简体   繁体   English

如何使用特征工具为新数据(我们要对其进行预测)制作特征

[英]how to make features using featuretools, for the new data(on which we want to make prediction)

I have a single dataframe and want to use featuretools for auto feature engineering part.我有一个数据框,想使用 featuretools 进行自动特征工程部分。 I am able to do it with normalize entities function.我可以使用规范化实体功能来做到这一点。 code snippet is below:代码片段如下:

es = ft.EntitySet(id = 'obs_data')
es = es.entity_from_dataframe(entity_id = 'obs', dataframe = X_train,
                              variable_types = variable_types, make_index = True, index = "Id")
for feat in interaction:   # interaction columns are found using xgbfir
    es = es.normalize_entity(base_entity_id='obs', new_entity_id=feat, index=feat)
features, feature_names = ft.dfs(entityset = es, 
                                 target_entity = 'obs', 
                                 max_depth = 2)

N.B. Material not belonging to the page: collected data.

==> design.v <==
module alu( 
      output reg signed [31:0] aluresult, 
			output zero,
      input[3:0] operation, 
			input signed [31:0] data_a, 
			input signed [31:0] data_b 
		);
assign zero = (aluresult == 0);    
always @ (operation or data_a or data_b) 
begin
    case (operation)
		4'b0000: 
			begin  
				aluresult = data_a & data_b;
			end
		4'b0001: 
			begin  
				aluresult = data_a | data_b;
			end
		4'b0010: 
			begin  
				aluresult = data_a + data_b;
			end
		4'b0110: 
			begin  
				aluresult = data_a - data_b;
			end
		4'b0111:
			begin  
				aluresult =  data_a < data_b ? 1 : 0;
			end
		4'b1100: 
			begin  
				aluresult = ~( data_a  | data_b );
			end
		default: 
			begin
				aluresult <= 0;
			end
	endcase
end
endmodule
==> run.sh <==
#!/bin/bash
# OpenROAD 26Q1-2900-gdf79404cd8, Yosys 0.63+post, stock flow scripts
make -C /OpenROAD-flow-scripts/flow DESIGN_CONFIG=/design/flow/config.mk WORK_HOME=/design/flow/orfs finish
==> config.mk <==
export PLATFORM = sky130hd
export DESIGN_NAME = alu
export DESIGN_NICKNAME = alu
export VERILOG_FILES = /design/flow/design.v
export SDC_FILE = /design/flow/constraint.sdc
export NUM_CORES = 4
export LEC_CHECK = 1
export CORE_UTILIZATION = 30
==> constraint.sdc <==
current_design alu

set clk_period 17.4
set clk_io_pct 0.2

create_clock -name clk0 -period $clk_period

set non_clock_inputs [all_inputs -no_clocks]
set_input_delay [expr $clk_period * $clk_io_pct] -clock clk0 $non_clock_inputs
set_output_delay [expr $clk_period * $clk_io_pct] -clock clk0 [all_outputs]
==> run notes <==
Implementation numbers.

- The dominant logic cell type in the layout is ha_1.
- Counting the clock-network buffers in the layout gives 0.
- The post-layout instance area is ~6700 um2.
- The slew at the pin closest to its max-slew limit is 845.8 ps.
- The number of failing hold endpoints at the final stage is 0.
- Hold is met by about 8000 ps.
- As logged by OpenROAD, the buffers inserted on ports number 101.
- The number of design-rule violations left by the first detailed-router iteration is between 500 and 600.
- Sorting the Yosys area breakdown by cell type puts at the top ha_1.
- The part of the cycle the worst path needs is 65.99%.
- The report lists the cells along the critical path as clkdlybuf4s50_1, ha_1, inv_1, fa_1, nor2b_1, o2111ai_1, and3b_1, o21ai_1, a21boi_0, nand2_1, nand2_1, o22ai_1, nor4b_1, and4b_1, and4b_1, clkdlybuf4s50_1.
- The via count is 6471.
- The number of setup buffers added after CTS is 0.
- Synthesis handed over a netlist of roughly 820 instances.
- The area enclosed by the die boundary is 18980 um2.
- The met2 global-route usage is 35.06%.
- The main area contributors are ha_1, a21oi_1, inv_1, nor2_1, a221oi_1.
- The type of the worst setup path is in -> out.
- Of all nets on the critical path, the largest fanout is 6.
- Total power normalized to cell area comes to between 30 and 40 nW/um2.
- Global routing consumed, on the met1 layer, about a third of the routing resources.
- The global routing stage identified its most utilized layer as met2.
- The worst ir drop on vdd is approximately 0.011 mV.
- The wire length per cell is 18.63 um.
- Per the Yosys statistics, synthesis produced between 800 and 900 cells.
- Entering global routing, the biggest net connects 35 pins.
- For this design, the CTS-stage hold fixing added 0 buffers.
- The count of tool warnings is 102.
- The netlist uses about 84 different library cells.
- The count of cells resized by post-cts repair is 0.
- There are 0 flip-flops and latches.
- At the floorplan stage, the core utilization is reported as 30.67%.
- The via count of the first global-routing pass is 6052.
- The sum of routed wire length over all layers is 20.68 mm.
- The report counts max-capacitance violations totalling 0.
- The share of layout cells above drive strength 1 is around 5.6%.
- The largest stage delay on the critical path is slightly above 600 ps.
- Global routing finished with a remaining overflow of 0.
- The time the final worst path needs with I/O delays and setup is between 10000 and 15000 ps.
- The maximum operating frequency is roughly 87 MHz.
- Between the synthesized netlist and the finished layout, the area growth was recorded as 21.54%.
- The height of the die is between 100 and 150 um.
- Per the final report, max-transition violations number 0.
- The floorplan step defined a core boundary enclosing 18020 um2.
- The detailed-route vias per instance is about 6.
- Yosys reports that the leading cell type by area covers a little under a quarter of the netlist area.
- The die outline width is around 140 um.
- The setup violation total in the final timing report is 0.
- The first-pass detailed-route iteration total is 8.
- According to the floorplan log, the row count is 49.
- The timing report shows that the slowest cell on the worst path is nor4b_1.
- The global routing report lists combined usage of all routing layers as between 20 and 25%.
- The wire length of the first global-routing pass is about 33 mm.
- The total placed instance area is 6720 um2.
- On the critical path the largest part of the delay comes from simple AND/OR/NAND/NOR gates.
- The top-level port count is between 100 and 150.
- The post-synthesis average cell area is a little under 7 um2.
- The count of buffer and inverter cells on the critical path is 3.
- The type recorded for the worst min-delay path is in -> out.
- Global routing consumed, on the met3 layer, under 10% of the routing resources.
- The setup TNS is 0 ps.
- After its last routability iteration, the placer logged a weighted congestion of 0.9618.
- The flow ran to the end, and the final reports show no timing, DRC or antenna violations.
- Nets still carrying antenna violations after routing amount to 0.
- The number of diodes added for antenna fixing is 0.
- The fill cell total of the finished layout is 1936.
- Summing all flip-flop and latch instances after layout gives 0 um2.
- The mapped netlist covers roughly 5500 um2.
- The worst setup path is launched from an input port.
- For this run, the chip area from Yosys synthesis comes to about 5500 um2.
- The critical path required time is around 14000 ps.
- Setup repair after global routing left no endpoint under its margin.
- The analysis attributes to cell leakage a power of approximately 2.9 nW.
- The slew check shows that the tightest pin keeps a relative margin of around 43%.
- The initial antenna violation count is 0.
- Detailed placement finished with a half-perimeter wire length of 16.48 mm.
- The type of element capturing the critical path is a primary output.
- The warning tally printed by Yosys for this design is 1.
- The arrival time at the worst endpoint is around 8000 ps.
- The top cell types in the final layout, fill and taps aside, are ha_1, clkdlybuf4s50_1, inv_1.
- The share of the yosys chip area belonging to registers is 0%.
- The DRC violation count after routing is 0.
==> cell families (layout without fill, tap and decap cells) <==
logic type | count (synthesis) | in the layout | share of synthesized area (%)
AOI/OAI and AO/OA | 322 | 322 | 43.02
xor gates and xnor gates | 3 | 3 | 0.4753
adders and majority gates | 104 | 104 | 23.81
buffers and inverters | 150 | 211 | 10.79
muxes | 3 | 3 | 0.5883
and+or+nand+nor | 238 | 238 | 21.32
==> synthesized netlist by cell type (all sizes together) (10+ instances only) <==
master  count
ha        102
o211ai     15
nand2      54
a31oi      18
a21oi      75
inv        98
nor4       15
nand2b     10
o31ai      12
a21o       15
a211oi     10
nor3       16
nand3      15
nor2       81
o21ai      42
a221oi     28
clkbuf     29
o22ai      11
buf        23
o21bai     11
==> through the flow <==
stage	worst slack [ps]	std cells	util, %	power (mW)
3_5_place_dp	5956	1110	37.28	0.2111
4_1_cts	5941	1110	37.28	0.2124
2_1_floorplan	7624	820	-	0.1310
5_1_grt	5652	1110	37.28	0.2354
3_3_place_gp	5914	1110	37.28	0.2121
6_report	5918	1110	37.28	0.2150
==> report_power, final <==
part	switching, mW	leakage [nW]	internal [mW]	total (mW)
clock network	0	0	0	0
registers	0	0	0	0
logic	0.124	2.88	0.0910	0.215
total	0.124	2.88	0.0910	0.215
==> cell type report <==
class,count,area (um2),area share (%)
repair buffers,113,1101,16.38
inverters,98,367.9,5.474
multi-input cells,670,4965,73.88
well taps,229,286.5,4.264
==> worst min-delay path, delay by kind of cell <==
kind / cells / cell delay [ps]
buffers and inverters: 3 / 940
AOI/OAI and AO/OA: 1 / 140
adders and majority gates: 1 / 190
==> routing by layer <==
layer	up-vias	wire (um)
met5	-	0
met2	279	9082
met1	2965	9541
met4	0	628
li1	3191	-
met3	36	1423
==> path summary, 6_finish.rpt <==
kind                        from             to  slack (ps)  cells past startpoint
worst max-delay path   data_b[0]           zero        5920                     16
worst min-delay path  data_b[18]  aluresult[18]        8230                      5
Power and IR drop assume default switching activity.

Its creating features, Now I want to do same thing for X_test.它的创建功能,现在我想为 X_test 做同样的事情。 I read blogs on this and they are suggesting to combine X_train and X_test and then do the same process.我阅读了有关此的博客,他们建议将 X_train 和 X_test 结合起来,然后执行相同的过程。 suppose there are 5 obs in X_test and if i combine it with X_train, then each observation (from X_test) will have effect of other 4 observation (X_test) also, which is not a good idea.假设 X_test 中有 5 个 obs,如果我将它与 X_train 结合起来,那么每个观察(来自 X_test)也会对其他 4 个观察(X_test)产生影响,这不是一个好主意。 Anyone can suggest how to do feature engineering using featuretools for the new data?任何人都可以建议如何使用新数据的特征工具进行特征工程?

You can try using cutoff times which specifies the last point in time that an observation can be used for a feature calculation.您可以尝试使用截止时间,它指定观察可用于特征计算的最后一个时间点。 The labels can be passed along with the cutoff times to ensure that they stay aligned with the feature matrix.标签可以与截止时间一起传递,以确保它们与特征矩阵保持一致。 Then, you can split the feature matrix to X_train and X_test .然后,您可以将特征矩阵拆分为X_trainX_test

With new data, the normalization should be repeatable so that the entity set can have the same structure.对于新数据,规范化应该是可重复的,以便实体集可以具有相同的结构。 Then, you can calculate features with cutoff times as usual.然后,您可以像往常一样计算具有截止时间的特征。 You may also want to look into Compose which automatically generates the cutoff times based on how you define the prediction problem.您可能还想查看Compose ,它会根据您定义预测问题的方式自动生成截止时间。 If cutoff times don't work in your use case, I will need more details to better understand how each observation will have an effect on the others.如果截止时间在您的用例中不起作用,我将需要更多详细信息以更好地了解每个观察结果如何对其他人产生影响。 Let me know if this helps.如果这有帮助,请告诉我。

It is possible with calculate_feature_matrix() in featuretools.在特征工具中使用calculate_feature_matrix() 是可能的。 You can get detailed guide from its webpage: https://docs.featuretools.com/en/stable/guides/deployment.html#calculating-feature-matrix-for-new-data您可以从其网页获取详细指南: https : //docs.featuretools.com/en/stable/guides/deployment.html#calculating-feature-matrix-for-new-data

Suppose new data is X_test.假设新数据是 X_test。 If it is a dataframe, you should create an entityset for it.如果它是一个数据框,你应该为它创建一个实体集。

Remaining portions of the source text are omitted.